Male patient, 71 years old, ASA 3 due to systemic hypertension, type 2 diabetes mellitus, congestive heart failure of ischemic etiology (three previous acute myocardial infarction, underwent coronary artery bypass surgery in 2010; at the procedure time, without angina, dyspnea, orthopnea), dyslipidemia, and smoker (180 pack-years). Taking clopidogrel 75 mg day-1 with INR 1.57; chest radiograph showed bilateral congestion with costophrenic sinus opacification on the right, and marked cardiomegaly.

Surgical schedule

Right transtibial amputation.

Proposed anesthetic technique

Ultrasound-guided femoral and sciatic nerve blocks.

Femoral nerve block was performed, inguinal level, with 0.5% ropivacaine (10 mL) and 1.5% lidocaine (10 mL) without vasoconstrictor associated with sciatic nerve block with popliteal approach, with 0.5% ropivacaine (10 mL) and 1.5% lidocaine (10 mL) without vasoconstrictor.

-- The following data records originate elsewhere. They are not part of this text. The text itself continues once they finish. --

This design comes from an exercise in tuning for small area, a short achievable clock period and few clock cycles on the open sky130 flow, not from production work.
RTL that was checked went through simulation tests only; none was proved equivalent to the original.
No functional check of the RTL was part of runs 3 and 4.

File: flow/config.mk
export PLATFORM = sky130hd
export DESIGN_NAME = fde_enc
export DESIGN_NICKNAME = fde_enc
export VERILOG_FILES = /design/flow/design.v
export SDC_FILE = /design/flow/constraint.sdc
export NUM_CORES = 4
export LEC_CHECK = 0
export CAP_MARGIN = 20
export CORE_MARGIN = 2
export CORE_UTILIZATION = 40
export SLEW_MARGIN = 20
File: flow/constraint.sdc
create_clock -name core_clock -period 10.0 [get_ports {clk}]
set_input_delay 2.0000 -clock core_clock [delete_from_list [all_inputs] [get_ports {clk}]]
set_output_delay 2.0000 -clock core_clock [all_outputs]
set_load 0.01 [all_outputs]
File: flow/design.v
module fde_enc (
    input  wire        clk,
    input  wire        rst,           
    input  wire [1:0]  cfg_rot,       
    input  wire        cfg_mir,
    input  wire        cfg_inv,
    input  wire        cfg_typeb,     
    input  wire        cfg_flush,     
    input  wire [31:0] cfg_addr,      
    input  wire        pix_valid,
    output wire        pix_ready,
    input  wire [31:0] pix_data,
    output wire        out_valid,
    input  wire        out_ready,
    output wire [7:0]  out_data,
    output wire        out_last,
    output wire        frame_done,
    output wire        frame_dup
);
    reg          trn;            
    reg          rrev;           
    reg          desc;           
    reg          inv, typeb, flush;
    reg  [31:0]  addr;
    reg          pix_rdy;
    reg  [7:0]   idx;
    wire         fire0 = pix_valid & pix_rdy;
    wire         first0 = (idx == 8'd0);
    wire         rr0 = first0 ? cfg_rot[1] : rrev;
    wire [3:0]   row0 = (trn ? idx[3:0] : idx[7:4]) ^ {4{rr0}};
    reg          v1, last1;
    reg  [3:0]   row1;
    reg  [31:0]  d1;
    reg          v2, last2;
    reg  [3:0]   row2;
    reg          lbit2;
    reg  [31:0]  crc;
    reg  [31:0]  last_fp;
    reg          last_ok;
    function [31:0] crc32_word;
        input [31:0] c;
        input [31:0] d;
        integer i;
        reg [31:0] x;
        begin
            x = c;
            for (i = 0; i < 32; i = i + 1) begin
                if (x[0] ^ d[i])
                    x = (x >> 1) ^ 32'hEDB88320;
                else
                    x = x >> 1;
            end
            crc32_word = x;
        end
    endfunction
    wire [7:0]  lr = d1[7:0];
    wire [7:0]  lg = d1[15:8];
    wire [7:0]  lb = d1[23:16];
    wire lt1 = ~lr[5] ^ lr[2];
    wire lt2 = ~lr[5] & lr[2];
    wire lt3 = ~lr[6] ^ lr[3] ^ lr[1];
    wire lt4 = (~lr[6] & lr[3]) | (~lr[6] & lr[1]) | (lr[3] & lr[1]);
    wire lt5 = ~lg[3] ^ lb[6] ^ lb[3];
    wire lt6 = (~lg[3] & lb[6]) | (~lg[3] & lb[3]) | (lb[6] & lb[3]);
    wire lt7 = ~lr[7] ^ lr[4] ^ lr[2];
    wire lt8 = (~lr[7] & lr[4]) | (~lr[7] & lr[2]) | (lr[4] & lr[2]);
    wire lt9 = ~lg[4] ^ lb[7] ^ lb[4];
    wire lt10 = (~lg[4] & lb[7]) | (~lg[4] & lb[4]) | (lb[7] & lb[4]);
    wire lt11 = lb[2] ^ lb[1];
    wire lt12 = lb[2] & lb[1];
    wire lt13 = lr[5] ^ lr[3] ^ ~lg[5];
    wire lt14 = (lr[5] & lr[3]) | (lr[5] & ~lg[5]) | (lr[3] & ~lg[5]);
    wire lt15 = lb[5] ^ lb[3] ^ lb[2];
    wire lt16 = (lb[5] & lb[3]) | (lb[5] & lb[2]) | (lb[3] & lb[2]);
    wire lt17 = lr[6] ^ lr[4] ^ ~lg[6];
    wire lt18 = (lr[6] & lr[4]) | (lr[6] & ~lg[6]) | (lr[4] & ~lg[6]);
    wire lt19 = ~lg[0] ^ lb[6] ^ lb[4];
    wire lt20 = (~lg[0] & lb[6]) | (~lg[0] & lb[4]) | (lb[6] & lb[4]);
    wire lt21 = lb[3] ^ lb[1];
    wire lt22 = lb[3] & lb[1];
    wire lt23 = lr[7] ^ lr[5] ^ ~lr[0];
    wire lt24 = (lr[7] & lr[5]) | (lr[7] & ~lr[0]) | (lr[5] & ~lr[0]);
    wire lt25 = ~lg[7] ^ ~lg[1] ^ lb[7];
    wire lt26 = (~lg[7] & ~lg[1]) | (~lg[7] & lb[7]) | (~lg[1] & lb[7]);
    wire lt27 = lb[5] ^ lb[4] ^ lb[2];
    wire lt28 = (lb[5] & lb[4]) | (lb[5] & lb[2]) | (lb[4] & lb[2]);
    wire lt29 = lr[6] ^ ~lr[1] ^ lr[0];
    wire lt30 = (lr[6] & ~lr[1]) | (lr[6] & lr[0]) | (~lr[1] & lr[0]);
    wire lt31 = ~lg[2] ^ lb[6] ^ lb[5];
    wire lt32 = (~lg[2] & lb[6]) | (~lg[2] & lb[5]) | (lb[6] & lb[5]);
    wire lt33 = lr[7] ^ ~lr[2] ^ lr[1];
    wire lt34 = (lr[7] & ~lr[2]) | (lr[7] & lr[1]) | (~lr[2] & lr[1]);
    wire lt35 = ~lg[3] ^ lg[0] ^ lb[7];
    wire lt36 = (~lg[3] & lg[0]) | (~lg[3] & lb[7]) | (lg[0] & lb[7]);
    wire lt37 = ~lr[3] ^ lr[2] ^ ~lg[4];
    wire lt38 = (~lr[3] & lr[2]) | (~lr[3] & ~lg[4]) | (lr[2] & ~lg[4]);
    wire lt39 = ~lr[4] ^ lr[3];
    wire lt40 = ~lr[4] & lr[3];
    wire lt41 = ~lr[3] ^ lr[0] ^ ~lg[0];
    wire lt42 = (~lr[3] & lr[0]) | (~lr[3] & ~lg[0]) | (lr[0] & ~lg[0]);
    wire lt43 = ~lr[4] ^ lr[1] ^ ~lg[1];
    wire lt44 = (~lr[4] & lr[1]) | (~lr[4] & ~lg[1]) | (lr[1] & ~lg[1]);
    wire lt45 = lt1 ^ lr[0] ^ ~lg[2];
    wire lt46 = (lt1 & lr[0]) | (lt1 & ~lg[2]) | (lr[0] & ~lg[2]);
    wire lt47 = lb[5] ^ lb[2];
    wire lt48 = lb[5] & lb[2];
    wire lt49 = lt3 ^ lt5 ^ lb[1];
    wire lt50 = (lt3 & lt5) | (lt3 & lb[1]) | (lt5 & lb[1]);
    wire lt51 = lb[0] ^ 1'b1 ^ lt2;
    wire lt52 = (lb[0] & 1'b1) | (lb[0] & lt2) | (1'b1 & lt2);
    wire lt53 = lt7 ^ lt9 ^ lt11;
    wire lt54 = (lt7 & lt9) | (lt7 & lt11) | (lt9 & lt11);
    wire lt55 = 1'b1 ^ lt4 ^ lt6;
    wire lt56 = (1'b1 & lt4) | (1'b1 & lt6) | (lt4 & lt6);
    wire lt57 = lt13 ^ lt15 ^ lb[0];
    wire lt58 = (lt13 & lt15) | (lt13 & lb[0]) | (lt15 & lb[0]);
    wire lt59 = lt8 ^ lt10 ^ lt12;
    wire lt60 = (lt8 & lt10) | (lt8 & lt12) | (lt10 & lt12);
    wire lt61 = lt17 ^ lt19 ^ lt21;
    wire lt62 = (lt17 & lt19) | (lt17 & lt21) | (lt19 & lt21);
    wire lt63 = 1'b1 ^ lt14 ^ lt16;
    wire lt64 = (1'b1 & lt14) | (1'b1 & lt16) | (lt14 & lt16);
    wire lt65 = lt23 ^ lt25 ^ lt27;
    wire lt66 = (lt23 & lt25) | (lt23 & lt27) | (lt25 & lt27);
    wire lt67 = lt18 ^ lt20 ^ lt22;
    wire lt68 = (lt18 & lt20) | (lt18 & lt22) | (lt20 & lt22);
    wire lt69 = lt29 ^ lt31 ^ lb[3];
    wire lt70 = (lt29 & lt31) | (lt29 & lb[3]) | (lt31 & lb[3]);
    wire lt71 = lt24 ^ lt26 ^ lt28;
    wire lt72 = (lt24 & lt26) | (lt24 & lt28) | (lt26 & lt28);
    wire lt73 = lt33 ^ lt35 ^ lb[6];
    wire lt74 = (lt33 & lt35) | (lt33 & lb[6]) | (lt35 & lb[6]);
    wire lt75 = lb[4] ^ lt30 ^ lt32;
    wire lt76 = (lb[4] & lt30) | (lb[4] & lt32) | (lt30 & lt32);
    wire lt77 = lt37 ^ lg[1] ^ lb[7];
    wire lt78 = (lt37 & lg[1]) | (lt37 & lb[7]) | (lg[1] & lb[7]);
    wire lt79 = lb[5] ^ lt34 ^ lt36;
    wire lt80 = (lb[5] & lt34) | (lb[5] & lt36) | (lt34 & lt36);
    wire lt81 = lt39 ^ ~lg[5] ^ lg[2];
    wire lt82 = (lt39 & ~lg[5]) | (lt39 & lg[2]) | (~lg[5] & lg[2]);
    wire lt83 = lb[6] ^ 1'b1 ^ lt38;
    wire lt84 = (lb[6] & 1'b1) | (lb[6] & lt38) | (1'b1 & lt38);
    wire lt85 = ~lr[5] ^ lr[4] ^ ~lg[6];
    wire lt86 = (~lr[5] & lr[4]) | (~lr[5] & ~lg[6]) | (lr[4] & ~lg[6]);
    wire lt87 = lg[3] ^ lb[7] ^ lt40;
    wire lt88 = (lg[3] & lb[7]) | (lg[3] & lt40) | (lb[7] & lt40);
    wire lt89 = ~lr[6] ^ lr[5] ^ ~lg[7];
    wire lt90 = (~lr[6] & lr[5]) | (~lr[6] & ~lg[7]) | (lr[5] & ~lg[7]);
    wire lt91 = lt41 ^ lb[3];
    wire lt92 = lt41 & lb[3];
    wire lt93 = lt43 ^ lb[4] ^ lb[1];
    wire lt94 = (lt43 & lb[4]) | (lt43 & lb[1]) | (lb[4] & lb[1]);
    wire lt95 = lt45 ^ lt47 ^ lb[0];
    wire lt96 = (lt45 & lt47) | (lt45 & lb[0]) | (lt47 & lb[0]);
    wire lt97 = lt49 ^ lt51 ^ lt46;
    wire lt98 = (lt49 & lt51) | (lt49 & lt46) | (lt51 & lt46);
    wire lt99 = lt53 ^ lt55 ^ lt50;
    wire lt100 = (lt53 & lt55) | (lt53 & lt50) | (lt55 & lt50);
    wire lt101 = lt57 ^ lt59 ^ lt54;
    wire lt102 = (lt57 & lt59) | (lt57 & lt54) | (lt59 & lt54);
    wire lt103 = lt61 ^ lt63 ^ lt58;
    wire lt104 = (lt61 & lt63) | (lt61 & lt58) | (lt63 & lt58);
    wire lt105 = lt65 ^ lt67 ^ lt62;
    wire lt106 = (lt65 & lt67) | (lt65 & lt62) | (lt67 & lt62);
    wire lt107 = lt69 ^ lt71 ^ lt66;
    wire lt108 = (lt69 & lt71) | (lt69 & lt66) | (lt71 & lt66);
    wire lt109 = lt73 ^ lt75 ^ lt70;
    wire lt110 = (lt73 & lt75) | (lt73 & lt70) | (lt75 & lt70);
    wire lt111 = lt77 ^ lt79 ^ lt74;
    wire lt112 = (lt77 & lt79) | (lt77 & lt74) | (lt79 & lt74);
    wire lt113 = lt81 ^ lt83 ^ lt78;
    wire lt114 = (lt81 & lt83) | (lt81 & lt78) | (lt83 & lt78);
    wire lt115 = lt85 ^ lt87 ^ lt82;
    wire lt116 = (lt85 & lt87) | (lt85 & lt82) | (lt87 & lt82);
    wire lt117 = lt89 ^ lg[4] ^ lt86;
    wire lt118 = (lt89 & lg[4]) | (lt89 & lt86) | (lg[4] & lt86);
    wire lt119 = ~lr[7] ^ lr[6] ^ lg[5];
    wire lt120 = (~lr[7] & lr[6]) | (~lr[7] & lg[5]) | (lr[6] & lg[5]);
    wire lt121 = ~lr[0] ^ lb[0];
    wire lt122 = ~lr[0] & lb[0];
    wire lt123 = ~lr[1] ^ lb[1];
    wire lt124 = ~lr[1] & lb[1];
    wire lt125 = ~lr[2] ^ lb[2] ^ 1'b1;
    wire lt126 = (~lr[2] & lb[2]) | (~lr[2] & 1'b1) | (lb[2] & 1'b1);
    wire lt127 = lt91 ^ lb[0] ^ 1'b1;
    wire lt128 = (lt91 & lb[0]) | (lt91 & 1'b1) | (lb[0] & 1'b1);
    wire lt129 = lt93 ^ lt42 ^ lt92;
    wire lt130 = (lt93 & lt42) | (lt93 & lt92) | (lt42 & lt92);
    wire lt131 = lt95 ^ lt44 ^ lt94;
    wire lt132 = (lt95 & lt44) | (lt95 & lt94) | (lt44 & lt94);
    wire lt133 = lt97 ^ lt48 ^ lt96;
    wire lt134 = (lt97 & lt48) | (lt97 & lt96) | (lt48 & lt96);
    wire lt135 = lt99 ^ lt52 ^ lt98;
    wire lt136 = (lt99 & lt52) | (lt99 & lt98) | (lt52 & lt98);
    wire lt137 = lt101 ^ lt56 ^ lt100;
    wire lt138 = (lt101 & lt56) | (lt101 & lt100) | (lt56 & lt100);
    wire lt139 = lt103 ^ lt60 ^ lt102;
    wire lt140 = (lt103 & lt60) | (lt103 & lt102) | (lt60 & lt102);
    wire lt141 = lt105 ^ lt64 ^ lt104;
    wire lt142 = (lt105 & lt64) | (lt105 & lt104) | (lt64 & lt104);
    wire lt143 = lt107 ^ lt68 ^ lt106;
    wire lt144 = (lt107 & lt68) | (lt107 & lt106) | (lt68 & lt106);
    wire lt145 = lt109 ^ lt72 ^ lt108;
    wire lt146 = (lt109 & lt72) | (lt109 & lt108) | (lt72 & lt108);
    wire lt147 = lt111 ^ lt76 ^ lt110;
    wire lt148 = (lt111 & lt76) | (lt111 & lt110) | (lt76 & lt110);
    wire lt149 = lt113 ^ lt80 ^ lt112;
    wire lt150 = (lt113 & lt80) | (lt113 & lt112) | (lt80 & lt112);
    wire lt151 = lt115 ^ lt84 ^ lt114;
    wire lt152 = (lt115 & lt84) | (lt115 & lt114) | (lt84 & lt114);
    wire lt153 = lt117 ^ lt88 ^ lt116;
    wire lt154 = (lt117 & lt88) | (lt117 & lt116) | (lt88 & lt116);
    wire lt155 = lt119 ^ lt90 ^ lt118;
    wire lt156 = (lt119 & lt90) | (lt119 & lt118) | (lt90 & lt118);
    wire lt157 = lr[7] ^ lg[6] ^ lt120;
    wire lt158 = (lr[7] & lg[6]) | (lr[7] & lt120) | (lg[6] & lt120);
    wire [22:0] lx = {1'b0, 1'b1, lg[7], lt157, lt155, lt153, lt151, lt149, lt147, lt145, lt143, lt141, lt139, lt137, lt135, lt133, lt131, lt129, lt127, lt125, lt123, lt121, 1'b0};
    wire [22:0] ly = {1'b0, 1'b0, lt158, lt156, lt154, lt152, lt150, lt148, lt146, lt144, lt142, lt140, lt138, lt136, lt134, lt132, lt130, lt128, lt126, lt124, lt122, 1'b1, 1'b0};
    wire [22:0] ls = lx + ly;
    wire        luma_ge = ls[22];
    wire        pix_bit = lbit2 ^ inv;
    reg  [15:0]  st [0:15];      
    reg          gen_on;
    reg  [1:0]   panel;
    reg  [4:0]   pos;
    reg  [2:0]   col;            
    reg  [7:0]   nsum;           
    reg  [7:0]   cb;             
    reg  [7:0]   sb;             
    reg          sb_v;
    reg  [7:0]   gbyte;
    reg          o_v, o_l, s_v, s_l;
    reg  [7:0]   o_d, s_d;
    reg          done_r, dup_r, dupw;
    assign pix_ready  = pix_rdy;
    assign out_valid  = o_v;
    assign out_data   = o_d;
    assign out_last   = o_l;
    assign frame_done = done_r;
    assign frame_dup  = dup_r;
    wire gen_fire = gen_on & ~s_v;
    wire [4:0] last_pos = typeb ? 5'd23 : 5'd11;
    wire gen_end  = gen_fire & (panel == 2'd3) & (pos == last_pos);
    wire col_next = typeb ? (pos[0] == 1'b0 && pos >= 5'd4 && pos <= 5'd18)
                          : (pos >= 5'd2 && pos <= 5'd9);
    wire rot_step = gen_fire & col_next;
    wire [3:0] place = desc ? {~col, 1'b1} : 4'd0;
    reg  [7:0] cbyte;
    integer k;
    always @(*) begin
        for (k = 0; k < 8; k = k + 1)
            cbyte[7 - k] = st[{panel[1], k[2:0]}][place];
    end
    wire [7:0] paddr = addr[8 * panel +: 8];
    function [7:0] hexdig;
        input [3:0] n;
        begin
            hexdig = (n <= 4'd9) ? {4'h3, n} : 8'h57 + {4'h0, n};
        end
    endfunction
    always @(*) begin
        if (!typeb) begin
            case (pos)
                5'd0:    gbyte = 8'h80;
                5'd1:    gbyte = flush ? 8'h83 : 8'h84;
                5'd2:    gbyte = paddr;
                5'd11:   gbyte = 8'h8F;
                default: gbyte = cb;
            endcase
        end else begin
            case (pos)
                5'd0:    gbyte = 8'h02;
                5'd1:    gbyte = hexdig(paddr[7:4]);
                5'd2:    gbyte = hexdig(paddr[3:0]);
                5'd3:    gbyte = 8'h30;
                5'd4:    gbyte = 8'h38;
                5'd21:   gbyte = 8'h03;
                5'd22:   gbyte = hexdig(nsum[7:4]);
                5'd23:   gbyte = hexdig(nsum[3:0]);
                default: gbyte = pos[0] ? hexdig(cb[7:4]) : hexdig(cb[3:0]);
            endcase
        end
    end
    wire summed = typeb && pos >= 5'd1 && pos <= 5'd20;
    wire [31:0] fp  = ~crc;
    wire        dup = last_ok && (last_fp == fp);
    wire        o_free = ~o_v | out_ready;
    always @(posedge clk) begin
        d1    <= pix_data;
        lbit2 <= luma_ge;
        row1  <= row0;
        row2  <= row1;
        if (fire0 && first0) begin
            trn   <= cfg_rot[0];
            rrev  <= cfg_rot[1];
            desc  <= cfg_rot[0] ^ cfg_rot[1] ^ cfg_mir;
            inv   <= cfg_inv;
            typeb <= cfg_typeb;
            flush <= cfg_flush;
            addr  <= cfg_addr;
        end
        if (rst) begin
            pix_rdy <= 1'b1;
            idx     <= 8'd0;
            v1      <= 1'b0;
            last1   <= 1'b0;
            v2      <= 1'b0;
            last2   <= 1'b0;
            crc     <= 32'hFFFFFFFF;
            last_ok <= 1'b0;
            gen_on  <= 1'b0;
            panel   <= 2'd0;
            pos     <= 5'd0;
            col     <= 3'd0;
            o_v     <= 1'b0;
            s_v     <= 1'b0;
            sb_v    <= 1'b0;
            done_r  <= 1'b0;
            dup_r   <= 1'b0;
            dupw    <= 1'b0;
        end else begin
            if (fire0) begin
                idx <= idx + 8'd1;
                if (idx == 8'd255)
                    pix_rdy <= 1'b0;
            end
            v1    <= fire0;
            last1 <= fire0 & (idx == 8'd255);
            v2    <= v1;
            last2 <= last1;
            if (v1)
                crc <= crc32_word(crc, d1);
            if (last2) begin
                crc <= 32'hFFFFFFFF;
                if (!dup) begin
                    last_fp <= fp;
                    last_ok <= 1'b1;
                    gen_on  <= 1'b1;
                end
            end
            done_r <= 1'b0;
            dup_r  <= 1'b0;
            if (o_v && out_ready && o_l) begin
                done_r <= 1'b1;
                if (last2 && dup)
                    dupw <= 1'b1;
            end else if ((last2 && dup) || dupw) begin
                if (!o_v) begin
                    done_r  <= 1'b1;
                    dup_r   <= 1'b1;
                    dupw    <= 1'b0;
                    pix_rdy <= 1'b1;
                end else begin
                    dupw <= 1'b1;
                end
            end
            sb_v <= gen_fire & summed;
            if (sb_v)
                nsum <= nsum - sb;
            if (gen_fire) begin
                if (pos == 5'd0)
                    nsum <= 8'd2;
                if (rot_step) begin
                    col <= col + 3'd1;
                    cb  <= cbyte;
                end
                if (pos == last_pos) begin
                    pos   <= 5'd0;
                    panel <= panel + 2'd1;
                    if (panel == 2'd3) begin
                        gen_on  <= 1'b0;
                        pix_rdy <= 1'b1;
                    end
                end else begin
                    pos <= pos + 5'd1;
                end
            end
            if (o_free) begin
                if (s_v) begin
                    o_v <= 1'b1;
                    s_v <= 1'b0;
                end else begin
                    o_v <= gen_fire;
                end
            end else if (gen_fire) begin
                s_v <= 1'b1;
            end
        end
        sb <= gbyte;
        if (o_free) begin
            if (s_v) begin
                o_d <= s_d;
                o_l <= s_l;
            end else begin
                o_d <= gbyte;
                o_l <= gen_end;
            end
        end else if (gen_fire) begin
            s_d <= gbyte;
            s_l <= gen_end;
        end
    end
    genvar r;
    generate
        for (r = 0; r < 16; r = r + 1) begin : g_row
            wire ld = v2 && (row2 == r);
            always @(posedge clk) begin
                if (ld || rot_step)
                    st[r] <= {ld ? pix_bit : st[r][0], st[r][15:1]};
            end
        end
    endgenerate
endmodule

Surgical procedure was uneventful under light sedation, with duration of 1 h and 15 min. At the end of the procedure, the patient was taken to the recovery room. In the first 24 h after surgery, there were no bleeding, bruising, or novel neurological deficits. Patient showed improved pain control in the first 10 h after the procedure.

Case 8

Male patient, 65 years old, ASA 4 due to exacerbated chronic obstructive pulmonary disease, chronic renal failure on hemodialysis, peripheral arterial disease in the lower limbs, dyslipidemia, hypertension, tobacco (50 pack-years) and alcohol consumption. Taking aspirin 100 mg day-1, clopidogrel 75 mg day-1, captopril 75 mg day-1, propranolol 80 mg day-1, omeprazole 20 mg day-1. Preoperative tests: hemoglobina = 7.9 g dL-1; hematocrits = 22.6%; leukocytes = 13.100 µL-1; platelets = 263.000 µL-1; prothrombin activity = 30%; international normalized ratio = 3.39; activated thromboplastin time = 172.4 s with normalized ratio of 6.63; creatinine = 6.30 mg dL-1; urea = 71 mg dL-1. Admitted to the infirmary for exacerbated COPD treatment; evolved with pain in the leg and left foot. Vascular surgery for left foot evaluation revealed the presence of necrosis in 1st, 2nd, 3rd, and 4th toes and wound with infectious signs in the anterior region; emergency amputation was indicated.

Surgical schedule

Transmetatarsal amputation.

Proposed anesthesia

Ultrasound-guided femoral and sciatic nerve blocks and peripheral nerve stimulator.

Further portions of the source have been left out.